In 2001, MacLeay was named as a life member of the WACA Ground in Perth for his contributions to cricket.

==Career==
In 1982–83 MacLeay leapt to attention when he took 5–7 off 21 balls for WA against Victoria.

===International career===
He made his one-day debut for Australia in 1982–83 against New Zealand, taking 1–39 and scoring 3. His next game was in the second final; Macleay scored 10 and took 1–56.

In March 1983 he starred for Australian in a special one-off one day match against New Zealand to raise funds to the bushfire victims. MacLeay took 1–42 with the ball and top scored in Australia's (unsuccessful) run chase, with 41 off 37 balls.

He was initially overlooked for selection on the 1983 World Cup but was later called up as a replacement.

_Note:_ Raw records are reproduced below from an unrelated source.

`src/design/depth_pixel_backprojection_assert.svh`:
```
// assertion macros shared by the depth pixel backprojection modules
`ifndef DEPTH_PIXEL_BACKPROJECTION_ASSERT_SVH
`define DEPTH_PIXEL_BACKPROJECTION_ASSERT_SVH

// condition holds at every edge out of reset
`define DPB_ASSERT_ALWAYS(label, cond) \
  label: assert property (@(posedge clk) disable iff (!rst_n) (cond)) \
    else $error("dpb check failed: always");

// consequent holds in the same cycle as the antecedent
`define DPB_ASSERT_SAME(label, ante, cons) \
  label: assert property (@(posedge clk) disable iff (!rst_n) (ante) |-> (cons)) \
    else $error("dpb check failed: same cycle");

// consequent holds in the cycle after the antecedent
`define DPB_ASSERT_NEXT(label, ante, cons) \
  label: assert property (@(posedge clk) disable iff (!rst_n) (ante) |=> (cons)) \
    else $error("dpb check failed: next cycle");

`endif

```
`src/design/dpb_pkg.sv`:
```
// types and constants of the depth pixel backprojection block
package dpb_pkg;

  localparam int COORD_BITS_DEF = 12;
  localparam int DEPTH_W        = 16;
  localparam int COLOR_W        = 8;
  localparam int RECIP_W        = 24;
  localparam int CENTER_W       = 16;
  localparam int CFG_IDX_W      = 3;
  localparam int CFG_DATA_W     = 24;
  localparam int POINT_W        = 32;
  localparam int QDEPTH         = 4;

  typedef enum logic [CFG_IDX_W-1:0] {
    REG_INV_DEPTH_SCALE = 3'd0,
    REG_CENTER_X        = 3'd1,
    REG_CENTER_Y        = 3'd2,
    REG_INV_FOCAL_X     = 3'd3,
    REG_INV_FOCAL_Y     = 3'd4
  } cfg_reg_t;

  typedef struct packed {
    logic [RECIP_W-1:0]  inv_depth_scale;
    logic [CENTER_W-1:0] center_x;
    logic [CENTER_W-1:0] center_y;
    logic [RECIP_W-1:0]  inv_focal_x;
    logic [RECIP_W-1:0]  inv_focal_y;
  } cfg_t;

  localparam cfg_t CFG_RESET = '{
    inv_depth_scale: 24'd16777,
    center_x:        16'd5208,
    center_y:        16'd4056,
    inv_focal_x:     24'd32388,
    inv_focal_y:     24'd32326
  };

  typedef struct packed {
    logic [DEPTH_W-1:0] raw_depth;
    logic [COLOR_W-1:0] blue;
    logic [COLOR_W-1:0] green;
    logic [COLOR_W-1:0] red;
  } pix_t;

  typedef struct packed {
    logic empty;
    logic full;
  } q_stat_t;

endpackage

```
`src/design/dpb_queue.sv`:
```
// small queue between the front stage and the arithmetic pipeline
module dpb_queue import dpb_pkg::*; #(
  parameter int WIDTH = 74
) (
  input  logic             clk,
  input  logic             rst_n,
  input  logic             push,
  input  logic [WIDTH-1:0] wr_data,
  input  logic             pop,
  output logic [WIDTH-1:0] rd_data,
  output q_stat_t          q_stat
);

  localparam int PTR_W = $clog2(QDEPTH);
  localparam int CNT_W = PTR_W + 1;

  logic [WIDTH-1:0] entries_r [QDEPTH];
  logic [PTR_W-1:0] wr_ptr_r, rd_ptr_r;
  logic [CNT_W-1:0] count_r;

  assign q_stat.empty = count_r == '0;
  assign q_stat.full  = count_r == CNT_W'(QDEPTH);
  assign rd_data      = entries_r[rd_ptr_r];

  always_ff @(posedge clk) begin
    if (!rst_n) begin
      wr_ptr_r <= '0;
      rd_ptr_r <= '0;
      count_r  <= '0;
    end else begin
      if (push) begin
        wr_ptr_r <= wr_ptr_r + 1'b1;
      end
      if (pop) begin
        rd_ptr_r <= rd_ptr_r + 1'b1;
      end
      case ({push, pop})
        2'b10:   count_r <= count_r + 1'b1;
        2'b01:   count_r <= count_r - 1'b1;
        default: count_r <= count_r;
      endcase
    end
  end

  always_ff @(posedge clk) begin
    if (push) begin
      entries_r[wr_ptr_r] <= wr_data;
    end
  end

`include "depth_pixel_backprojection_assert.svh"

  `DPB_ASSERT_ALWAYS(a_count_bound, count_r <= CNT_W'(QDEPTH))
  `DPB_ASSERT_SAME(a_no_push_full, push, !q_stat.full)
  `DPB_ASSERT_SAME(a_no_pop_empty, pop, !q_stat.empty)
  `DPB_ASSERT_NEXT(a_count_up, push && !pop, count_r == $past(count_r) + 1'b1)

endmodule

```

He played the West Indies, taking 1–31 and scoring 1. He was kept in the team to play India, only making 4 with the bat but taking 6–39 with the ball. His returns against Zimbabwe were 9 and 0–45. In the second match against India he took 1–48 and scored 5.

Australia tried him in the one day team in 1983–84. In a game against Pakistan he went for 0–39. Against the West Indies his figures were 0–47 and 15. MacLeay was then dropped.

In 1986–87 he scored 114 against NSW.